© Daniel Karmann / AFP
German police have denied reports of an explosion near a migrant center in northern Bavaria. They said that smoke came from a suitcase filled with aerosols, but there was no blast and no one was injured. The incident took place in the small town of Zirndorf, which is to the west of Nuremberg. Police have confirmed that there were
no explosives in the suitcase and it only contained aerosol cans. "No explosion, no injuries," police said on an official Twitter account.
Police said in a statement that they are currently searching for the owners of the suitcase, who are believed to be a man of Mediterranean appearance, who is in his early 30s, and a woman in her mid-20s.

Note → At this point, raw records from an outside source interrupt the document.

**config.mk**
```make
export PLATFORM = sky130hd
export DESIGN_NAME = priority_decoder_dispatch
export DESIGN_NICKNAME = d
export VERILOG_FILES = /design/src/rtl/priority_decoder_dispatch_pkg.sv /design/src/rtl/priority_decoder_dispatch_decoder_4to16.sv /design/src/rtl/priority_decoder_dispatch.sv
export SDC_FILE = /design/constraint.sdc
export NUM_CORES = 1
export LEC_CHECK = 0
export ABC_AREA = 0
export CAP_MARGIN = 10
export CORE_MARGIN = 10
export CORE_UTILIZATION = 51
export CTS_CLUSTER_DIAMETER = 80
export DETAILED_ROUTE_END_ITERATION = 8
export HOLD_SLACK_MARGIN = 0.06
export PLACE_DENSITY = 0.86
export SLEW_MARGIN = 10
export SYNTH_ARGS = -nofsm -noshare
export SYNTH_HDL_FRONTEND = slang
export SYNTH_SLANG_ARGS = --single-unit
```
**constraint.sdc**
```tcl
create_clock -name clk -period 3.85 [get_ports clk]
set_input_delay 0.385 -clock clk [delete_from_list [all_inputs] [get_ports clk]]
set_output_delay 0.385 -clock clk [all_outputs]
set_load 0.01 [all_outputs]
```
**src/rtl/priority_decoder_dispatch_pkg.sv**
```systemverilog
// Shared types and sizes for the priority decoder dispatch block.
// The state enum, code width and line count are used by the top and the decoder.
package priority_decoder_dispatch_pkg;

    localparam int CODE_W    = 4;
    localparam int NUM_LINES = 16;

    typedef enum logic [1:0] {
        IDLE    = 2'd0,
        ACTIVE  = 2'd1,
        RELEASE = 2'd2
    } state_t;

endpackage

```
**src/rtl/priority_decoder_dispatch_decoder_4to16.sv**
```systemverilog
// Combinational 4-to-16 one-hot decode; the parent registers the result.
module decoder_4to16
    import priority_decoder_dispatch_pkg::*;
(
    input  logic [CODE_W-1:0]    i_code,
    output logic [NUM_LINES-1:0] o_onehot
);

    for (genvar gi = 0; gi < NUM_LINES; gi++) begin : g_line
        assign o_onehot[gi] = (i_code == CODE_W'(gi));
    end

endmodule

```
**src/rtl/priority_decoder_dispatch.sv**
```systemverilog
// Accepts a 4-bit line code, drives a registered one-hot select until the target
// acknowledges, times out or is disabled, then waits for ack to drop before re-arming.
module priority_decoder_dispatch
    import priority_decoder_dispatch_pkg::*;
#(
    parameter int TIMEOUT_CYCLES = 16,
    parameter int CNT_W          = 8
)(
    input  logic                 clk,
    input  logic                 rst_n,
    input  logic                 enable,
    input  logic [3:0]           code,
    input  logic                 code_valid,
    output logic                 code_ready,
    output logic [15:0]          out,
    input  logic [15:0]          ack,
    output logic                 busy,
    output logic                 timeout,
    output logic [CNT_W-1:0]     dispatch_count
);

    localparam int               TMR_W    = $clog2(TIMEOUT_CYCLES);
    localparam logic [TMR_W-1:0] TMR_LAST = TMR_W'(TIMEOUT_CYCLES - 1);
    localparam logic [CNT_W-1:0] CNT_MAX  = '1;

    state_t               r_state;
    logic [CODE_W-1:0]    r_sel;
    logic [TMR_W-1:0]     r_timer;
    logic [NUM_LINES-1:0] r_out;
    logic                 r_timeout;
    logic [CNT_W-1:0]     r_cnt;

    logic [NUM_LINES-1:0] w_dec;
    logic                 w_accept;
    logic                 w_ack_sel;

    decoder_4to16 u_dec (
        .i_code   (code),
        .o_onehot (w_dec)
    );

    assign code_ready = (r_state == IDLE) && !enable;
    assign w_accept   = code_valid && code_ready;
    // Only the selected line's acknowledge matters; all other bits are don't-care.
    assign w_ack_sel  = ack[r_sel];

    always_ff @(posedge clk) begin
        if (!rst_n) begin
            r_state   <= IDLE;
            r_sel     <= '0;
            r_timer   <= '0;
            r_out     <= '0;
            r_timeout <= 1'b0;
            r_cnt     <= '0;
        end else begin
            r_timeout <= 1'b0;
            case (r_state)
                IDLE: begin
                    if (w_accept) begin
                        r_sel   <= code;
                        r_out   <= w_dec;
                        r_timer <= '0;
                        r_state <= ACTIVE;
                    end
                end
                ACTIVE: begin
                    // Priority: acknowledge, then abort by disable, then timeout.
                    if (w_ack_sel) begin
                        r_out   <= '0;
                        r_state <= RELEASE;
                        if (r_cnt != CNT_MAX) r_cnt <= r_cnt + CNT_W'(1);
                    end else if (enable) begin
                        r_out   <= '0;
                        r_state <= RELEASE;
                    end else if (r_timer == TMR_LAST) begin
                        r_out     <= '0;
                        r_timeout <= 1'b1;
                        r_state   <= RELEASE;
                    end else begin
                        r_timer <= r_timer + TMR_W'(1);
                    end
                end
                RELEASE: begin
                    if (!w_ack_sel) r_state <= IDLE;
                end
                default: r_state <= IDLE;
            endcase
        end
    end

    assign out            = r_out;
    assign busy           = (r_state != IDLE);
    assign timeout        = r_timeout;
    assign dispatch_count = r_cnt;

endmodule

```
==> run metrics, run 1 <==
outcome=completed; clk sinks=35; CP Cell Sequence=mux4_2 -> mux4_2 -> o31ai_4 -> buf_4 -> mux2i_1; power density cells=between 300 and 400 nW/um^2; Ys Warns=0; ys flop type=dfxtp_1; crit start category=flop; I/O Pins=~50; worst slack at placement=about 0.96 ns; largest net degree at the start of global routing=29; Initial Util=between 50% and 60%; sw frac=27.77%; top post-synthesis cells by area=dfxtp_1 (39%), mux2i_1 (14%), nand2_1 (9.1%); worst r2r path cells=5; Root Buffer=clkbuf_4; final antenna-violating net count=0; core area=3363 um^2; WP buf/inv=1; H-tree depth=2; sequential fraction of the synthesis area=between 30% and 40%; Hold EP=out[14]$_SDFFE_PN0P_; sequential share of power=a little over half; commonest non-fill, non-tap cell in the layout=clkdlybuf4s50_1; Layout Area Growth over Synthesis=32.32%; Levels on crit path=5; Async SR Flop Fraction=0%; TritonCTS Buffers=5; postcts setup bufs=0; Setup violations, final=0; fin crit period=approximately 2.7 ns; cells after synthesis=just under 200; Post-Route WL=around 4500 um; routed vias=around 1600; Worst Setup End Kind=flop; delay-heaviest family, CP=multiplexers; unrepaired setup endpoints after global routing=no; Combinational Power Share=slightly above 20%; min-delay worst type=reg -> reg; Critical path origin=r_sel[2]$_SDFFE_PN0P_; # rows=21; Placer Congestion=0.7916; initial antenna violation count=0; CTS tree=yes; post-synth top area cell=dfxtp_1; worst hold start=out[14]$_SDFFE_PN0P_; max-cap viol count=0; top-area cell type share of the netlist area=slightly below 40%; Req. time, crit path=between 4 and 5 ns; NetSw=~200 uW; fin. max-slew vios=0; 1st-iter DRT viols=150; Max Fclk=375.8 MHz; reg2reg start=r_sel[2]$_SDFFE_PN0P_; period utilisation layout=about 69%; final worst slack=around 1.2 ns; die width=just under 80 um; Clock Power Share=25.9%; layout cell share with drive strength beyond 1=6.504%; Tightest Pin Transition=0.8116 ns; Worst Skew=0.005680 ns; Yosys reg bits=35; HPWL Detailed=3406 um; number of synthesized flops with an enable pin=0; clk slew on worst S/H paths=0.10 ns; die height=around 80 um; grt total ovfl=0; reg2reg end=out[15]$_SDFFE_PN0P_; All-Layer GR Usage=~15%; Vias per Instance=5.514; DRC violations left=0; commonest non-fill, non-tap cells in the layout=clkdlybuf4s50_1 (50), nand2_1 (43), dfxtp_1 (35), mux2i_1 (24); P_leak=approximately 0.00090 uW; Port Buf Inserts=50; Fin. Hold Viols=0; first-pass GRT wire length=7576 um; Crit Path Class=reg -> reg; worst hold stages=2; die footprint=approximately 6200 um^2; Mapped Area=1777 um^2; CTS Hold Buffers Added=0; post-synthesis net count=222; Synth cell types=34; WL/cell=~15 um; total power=roughly 720 uW; # diodes=0; setup TNS=0 ns; critical path's slowest cell=mux4_2; vias in the first global route=~1600; Worst Path Max Fanout=22; Avg Cell Area, Syn=9.065 um^2; most used cell, CP=mux4_2; Slew HR=45.18%; CTS Buffer Depth=2; post_cts resized=0; Int Pwr=just over 500 uW; worst-skew pair later-pin latency=0.34 ns; Pre-Repair DR Iteration Count=6; peak supply drop=approximately 0.26 mV; r2r setup slk=about 1.2 ns; layout net count=roughly 270; slowest stage delay, CP=about 0.70 ns; Worst EP arrival=slightly below 3 ns
## Yosys cell counts (2+ instances only)
cell,instances
o311ai_1,2
nor3b_1,5
ha_1,2
a31o_1,4
a21oi_1,6
o21ai_1,2
nand2_1,43
nor3_1,3
buf_6,2
and4_1,2
nand4_1,6
a211oi_1,2
clkbuf_1,8
nand2b_1,6
nor2_1,7
dfxtp_1,35
and3_1,4
mux2i_1,24
or4_1,2
mux4_2,5
nor2b_1,2
inv_1,7
nand3_1,6
## power by group through the flow
stage	Combinational (uW)	Sequential, uW	Clock, uW
2_1_floorplan	93.9	392	0
3_3_place_gp	141	394	0
3_5_place_dp	146	395	0
4_1_cts	146	386	192
5_1_grt	160	388	209
6_report	146	386	186
## per-stage QoR
step           area (um^2)  hold WS, ns  std cells  util, %
2_1_floorplan         1777       0.4596        196        -
3_3_place_gp          2301       0.4453        284    68.42
3_5_place_dp          2301       0.4514        284    68.42
4_1_cts               2351       0.4687        292    69.90
5_1_grt               2351       0.4876        292    69.90
6_report              2351       0.4657        292    69.90
## cell families after synthesis
logic type | share of synthesized area [%]
adders and majority gates | 1.408
DFF | 39.44
AOI/OAI and AO/OA | 9.366
buffers and inverters | 4.648
and+or+nand+nor | 25.28
muxes | 19.86
## worst max path at each step
stage | end | slack (ns)
3_3_place_gp | out[2]$_SDFFE_PN0P_ | 1.07
5_1_grt | out[15]$_SDFFE_PN0P_ | 1.00
3_5_place_dp | out[15]$_SDFFE_PN0P_ | 0.96
4_1_cts | out[15]$_SDFFE_PN0P_ | 1.18
6_report | out[15]$_SDFFE_PN0P_ | 1.19
2_1_floorplan | out[10]$_SDFFE_PN0P_ | 1.53
## per-layer routing
layer	GRT usage (%)	vias up	routed length, um
li1	-	799	-
met1	17.01	755	1958
met2	23.57	51	2135
met3	6.194	5	304
met4	5.556	0	57
met5	0	-	0
## layout make-up
cell class | instances | area [um^2]
fillers | 290 | 1012
multi-input cells | 143 | 993.5
flip-flops and latches | 35 | 700.7
repair buffers | 53 | 523.0
well taps | 46 | 57.56
clock buffers | 7 | 45.04
inverters | 7 | 26.28
clock inverters | 1 | 5.005
## state kept, by name, summed over array words and instances (netlist names)
signal,flops
out,16
r_state,2
r_sel,4
dispatch_count,8
r_timer,4
timeout,1
## tightest hold or removal path, stage by stage (launching register included)
cell and delay (ns):
dfxtp_1 0.32, nand2_1 0.05, mux2i_1 0.05
Note: power is estimated with default switching activity, not from simulation.
==> run 2, diff against run 1 <==
--- a/config.mk
+++ b/config.mk
@@ -8,11 +8,11 @@
 export ABC_AREA = 0
 export CAP_MARGIN = 10
 export CORE_MARGIN = 10
-export CORE_UTILIZATION = 51
+export CORE_UTILIZATION = 42
 export CTS_CLUSTER_DIAMETER = 80
 export DETAILED_ROUTE_END_ITERATION = 8
 export HOLD_SLACK_MARGIN = 0.06
-export PLACE_DENSITY = 0.86
+export PLACE_DENSITY = 0.76
 export SLEW_MARGIN = 10
 export SYNTH_ARGS = -nofsm -noshare
 export SYNTH_HDL_FRONTEND = slang
==> constraint.sdc (replaced) <==
create_clock -name clk -period 2.3 [get_ports clk]
set_input_delay 0.23 -clock clk [delete_from_list [all_inputs] [get_ports clk]]
set_output_delay 0.23 -clock clk [all_outputs]
set_load 0.01 [all_outputs]
==> run metrics, run 2 (synthesis results as in run 1) <==
clk sinks=35; period utilisation layout=roughly 100%; Worst EP arrival=between 2 and 2.5 ns; final antenna-violating net count=0; vias in the first global route=approximately 1700; CP Cell Sequence=mux4_2 -> mux4_2 -> o31ai_4 -> buf_12 -> mux2i_2; fin. max-slew vios=0; 1st-iter DRT viols=between 70 and 80; setup TNS=0 ns; commonest non-fill, non-tap cells in the layout=clkdlybuf4s50_1 (50), nand2_1 (43), dfxtp_1 (34), mux2i_1 (23), buf_4 (8); CTS tree=yes; Worst Setup End Kind=flop; outcome=completed; postcts setup bufs=0; Worst Skew=between 0.008 and 0.009 ns; sw frac=27.81%; core area=4058 um^2; All-Layer GR Usage=around an eighth; Int Pwr=~1000 uW; fin crit period=~2.3 ns; Clock Power Share=between 30% and 40%; Finished Cell Area=2491 um^2; first-pass GRT wire length=between 7000 and 8000 um; routed vias=between 1500 and 2000; crit start category=flop; TritonCTS Buffers=5; unrepaired setup endpoints after global routing=yes; Req. time, crit path=between 2 and 3 ns; Crit Path Class=reg -> reg; Setup violations, final=0; largest net degree at the start of global routing=28; Combinational Power Share=around a fifth; Pre-Repair DR Iteration Count=4; layout net count=278; H-tree depth=2; WL/cell=~16 um; power density cells=roughly 550 nW/um^2; NetSw=roughly 380 uW; WP buf/inv=1; P_leak=~0.00095 uW; # rows=23; DRC violations left=0; Vias per Instance=roughly 5.4; Placer Congestion=between 0.8 and 0.9; worst slack at placement=-0.1602 ns; Max Fclk=~440 MHz; max-cap viol count=0; CTS Buffer Depth=2; min-delay worst type=reg -> reg; Fin. Hold Viols=0; most used cell, CP=mux4_2; max reg flops=16; Initial Util=approximately 44%; Final Core Density=61.39%; Tightest Pin Transition=just under 0.6 ns; grt total ovfl=0; delay-heaviest family, CP=multiplexers; area of the multi-input gates=about 1000 um^2; Finished Layout Cells=about 300; die height=around 85 um; Root Buffer=clkbuf_8; I/O Pins=51; commonest non-fill, non-tap cell in the layout=clkdlybuf4s50_1; placed cell areas=2365 um^2; worst-skew pair later-pin latency=0.29 ns; # diodes=0; Worst Path Max Fanout=8; fillers=349; Slew HR=60.58%; sequential share of power=47.1%; critical path's slowest cell=mux4_2; Port Buf Inserts=50; Layout Area Growth over Synthesis=40.21%; register area=704.4 um^2; HPWL Detailed=between 3000 and 4000 um; initial antenna violation count=0; die width=between 80 and 90 um; slowest stage delay, CP=around 0.56 ns; Post-Route WL=roughly 4700 um; die footprint=between 7000 and 8000 um^2; clk slew on worst S/H paths=0.07 ns; final worst slack=0.02242 ns; layout cell share with drive strength beyond 1=11.07%; peak supply drop=0.3416 mV; CTS Hold Buffers Added=0; placed insts=~290
run 2: power by group through the flow:
stage	clock, uW	combinational (uW)	sequential [uW]
finish	440	286	646
global route	483	307	651
CTS	453	270	646
detailed placement	0	267	661
global placement	0	263	660
floorplan	0	157	657
run 2: area by class of cell:
type,count,share of cell area [%]
clock buffer,6,2.913
tap,50,2.511
multi-input combinational,143,40.43
inverter,7,1.055
sequential,35,28.28
clock inverter,2,0.5023
timing repair buffer,60,24.31
run 2: repair_timing:
action | CTS | global route
setup endpoints to repair | 2 | 12
pin swaps | 0 | 1
gates cloned | 0 | 1
resized for setup | 2 | 2
run 2: final timing paths:
kind | from | end | slack (ns) | depth (start not counted)
setup reg to reg | r_sel[2]$_SDFFE_PN0P_ | out[6]$_SDFFE_PN0P_ | 0.02 | 5
hold / removal | out[9]$_SDFFE_PN0P_ | out[9]$_SDFFE_PN0P_ | 0.46 | 2
setup / recovery | r_sel[2]$_SDFFE_PN0P_ | out[6]$_SDFFE_PN0P_ | 0.02 | 5
hold reg to reg | out[9]$_SDFFE_PN0P_ | out[9]$_SDFFE_PN0P_ | 0.46 | 2
run 2: worst reg2reg max path, delay by kind of cell, from the launching register on:
kind,cells,cell delay (ns)
multiplexers,3,1.29
flip-flops,1,0.39
AO/OA/AOI/OAI,1,0.33
buffers and inverters,1,0.19
run 2: metrics by stage:
stage	total power (uW)	hold slack, ns
6_report	1372	0.4602
5_1_grt	1441	0.4911
4_1_cts	1370	0.4622
3_5_place_dp	928.4	0.4503
3_3_place_gp	923.2	0.4452
2_1_floorplan	814.2	0.3771
run 2: routing by layer:
| metal | track usage, % | vias to the layer above | wire length, um |
|---|---|---|---|
| met1 | 14.21 | 771 | 2064 |
| met4 | 7.036 | 0 | 103 |
| met5 | 0 | - | 0 |
| li1 | - | 812 | - |
| met3 | 4.398 | 7 | 264 |
| met2 | 21.87 | 45 | 2277 |
==> run 3, diff against run 2 <==
--- a/config.mk
+++ b/config.mk
@@ -8,12 +8,14 @@
 export ABC_AREA = 0
 export CAP_MARGIN = 10
 export CORE_MARGIN = 10
-export CORE_UTILIZATION = 42
+export CORE_UTILIZATION = 43
 export CTS_CLUSTER_DIAMETER = 80
 export DETAILED_ROUTE_END_ITERATION = 8
+export GPL_TIMING_DRIVEN = 0
 export HOLD_SLACK_MARGIN = 0.06
-export PLACE_DENSITY = 0.76
+export PLACE_DENSITY = 0.77
 export SLEW_MARGIN = 10
 export SYNTH_ARGS = -nofsm -noshare
 export SYNTH_HDL_FRONTEND = slang
+export SYNTH_HIERARCHICAL = 1
 export SYNTH_SLANG_ARGS = --single-unit
==> run metrics, run 3 <==
outcome=completed; worst slack at placement=-0.2230 ns; All-Layer GR Usage=around 14%; initial antenna violation count=0; Mapped Area=between 1500 and 2000 um^2; final antenna-violating net count=0; Async SR Flop Fraction=0%; Port Buf Inserts=49; die footprint=between 7000 and 8000 um^2; Synth cell types=roughly 40; Vias per Instance=approximately 5.7; period utilisation layout=97.46%; I/O Pins=51; DRC violations left=0; fin. max-slew vios=0; Crit Path Class=reg -> reg; Worst Skew=slightly above 0.007 ns; Initial Util=44.88%; met3 WL=about 340 um; TritonCTS Buffers=5; grt total ovfl=0; commonest non-fill, non-tap cells in the layout=clkdlybuf4s50_1 (49), dfxtp_1 (34), a22o_1 (16), nand2_1 (13), a21oi_1 (13); slowest stage delay, CP=between 0.5 and 0.6 ns; fin crit period=approximately 2.2 ns; placed cell areas=roughly 2400 um^2; Placer Congestion=between 0.7 and 0.8; power density cells=~560 nW/um^2; peak supply drop=0.3594 mV; Max Used Layer=met4; number of synthesized flops with an enable pin=0; Tightest Pin Transition=0.5501 ns; post-synth top area cell=dfxtp_1; unrepaired setup endpoints after global routing=yes; Post-Route WL=~4800 um; Layout Area Growth over Synthesis=39.45%; final worst slack=between 0.05 and 0.06 ns; Avg Cell Area, Syn=~10 um^2; layout cell share with drive strength beyond 1=16.25%; Root Buffer=clkbuf_8; 1st-iter DRT viols=81; HPWL Detailed=approximately 3600 um; DRT met1 WL=between 1500 and 2000 um; Req. time, crit path=between 2 and 3 ns; crit start category=flop; max reg flops=16; Worst EP arrival=2.47 ns; Slew HR=between 60 and 70%; top cells by count, synth=dfxtp_1 (35), a22o_1 (16), a21oi_1 (14), nand2_1 (13), inv_1 (11); routed vias=between 1500 and 2000; WL/cell=between 15 and 20 um; die height=approximately 85 um; Pre-Repair DR Iteration Count=4; Ys Warns=6; Finished Cell Area=between 2000 and 3000 um^2; most used cell, CP=mux4_2; min-delay worst type=in -> reg; met2 WL=roughly 2400 um; Final Core Density=about 63%; core area=about 4000 um^2; Setup violations, final=0; hold_ws=between 0.3 and 0.4 ns; worst-skew pair later-pin latency=around 0.29 ns; top-area cell type share of the netlist area=38.75%; die width=84.84 um; Max Fclk=roughly 450 MHz; P_leak=0.0008868 uW; vias in the first global route=about 1700; commonest non-fill, non-tap cell in the layout=clkdlybuf4s50_1; clk slew on worst S/H paths=roughly 0.070 ns; clk sinks=35; Worst Path Max Fanout=5; most frequent cell after synthesis=dfxtp_1; largest net degree at the start of global routing=12; Worst Setup End Kind=flop; CTS Buffer Depth=2; Fin. Hold Viols=0; cells after synthesis=roughly 180; layout net count=~270; H-tree depth=2; max-cap viol count=0; ys flop type=dfxtp_1; CTS tree=yes; # rows=23; sequential fraction of the synthesis area=~39%; CP Cell Sequence=buf_6 -> mux4_2 -> mux4_2 -> or4_4 -> a21oi_2; # diodes=0; Yosys reg bits=35; top post-synthesis cells by area=dfxtp_1 (39%), a22o_1 (7.8%), mux4_2 (6.2%); post-synthesis net count=about 210; first-pass GRT wire length=8335 um; critical path's slowest cell=mux4_2
[run 3: cell types whose count changed after synthesis, sizes merged, moves of 4 or more]
cell and delta:
nand2 -30, mux2i -23, a22o +16, a21oi +8, and4bb +6, nor3b -5
and4b +4, inv +4
[run 3: kinds of logic (layout without fill, tap and decap cells)]
kind of cell	count (synthesis)	in the layout	share of synthesized area, %
buffers and inverters	23	84	6.436
adder cells (fa/ha/maj)	2	2	1.384
AO/OA/AOI/OAI	50	50	21.59
flip-flops	35	35	38.75
multiplexers	6	6	6.782
AND/OR/NAND/NOR	63	63	25.05
[run 3: power by group]
part / switching [uW] / internal [uW]
clock network: 228 / 351
registers: 8.83 / 615
logic: 101 / 107
total: 338 / 1070
[run 3: through the flow]
stage                     cells  TNS [ns]  power [uW]
after floorplan             179         0       749.1
after global placement      278    -3.384       831.9
after detailed placement    278    -3.737       833.9
after CTS                   289         0        1420
after global routing        290  -0.01575        1473
final                       290         0        1411
[run 3: area by class of cell]
cell class                 instances  area, um^2
fill                             363        1508
tap                               50       62.56
clock inverter                     2       35.03
sequential                        35       701.9
buffer                            12       76.32
timing repair buffer              53       520.5
clock buffer                       6       82.58
inverter                          11       41.29
multi-input combinational        121        1001
[run 3: final timing paths]
| check | start | to | slack (ns) | depth (start not counted) |
|---|---|---|---|---|
| worst max register to register | r_sel[0]$_SDFFE_PN0P_ | r_timer[1]$_SDFFE_PN0P_ | 0.06 | 5 |
| worst min register to register | out[1]$_SDFFE_PN0P_ | out[1]$_SDFFE_PN0P_ | 0.48 | 1 |
| worst max-delay path | r_sel[0]$_SDFFE_PN0P_ | r_timer[1]$_SDFFE_PN0P_ | 0.06 | 5 |
| worst min-delay path | rst_n | dispatch_count[0]$_SDFFE_PN0P_ | 0.35 | 3 |
[run 3: metal layers]
metal | global-route usage (%) | up-vias
met4 | 5.988 | 0
met3 | 5.927 | 12
met5 | 0 | -
li1 | - | 804
met2 | 22.44 | 37
met1 | 15.35 | 802
[run 3: worst max-delay path: cells and delay by family, from the launching register on]
| family | cells | cell delay, ns |
|---|---|---|
| multiplexers | 2 | 1.07 |
| buffers and inverters | 1 | 0.12 |
| AO/OA/AOI/OAI | 1 | 0.13 |
| flip-flops | 1 | 0.32 |
| AND/OR/NAND/NOR | 1 | 0.54 |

Nuremberg is located in the state of Bavaria, which has been rocked recently by a spate of terrorist attacks, two of which were carried out by migrants. On Sunday, a 27-year-old Syrian refugee who was facing deportation to Bulgaria blew himself up after being refused access to a music festival. The explosion injured 15 passersby, but did not cause any deaths.
A 17-year-old who had sought asylum in Germany was shot dead by police last week after
wounding five people with an ax near Wurzburg. Meanwhile on Friday, an 18-year-old
German-Iranian gunman killed nine people in Munich after going on a shooting spree in an attack he had planned for a year.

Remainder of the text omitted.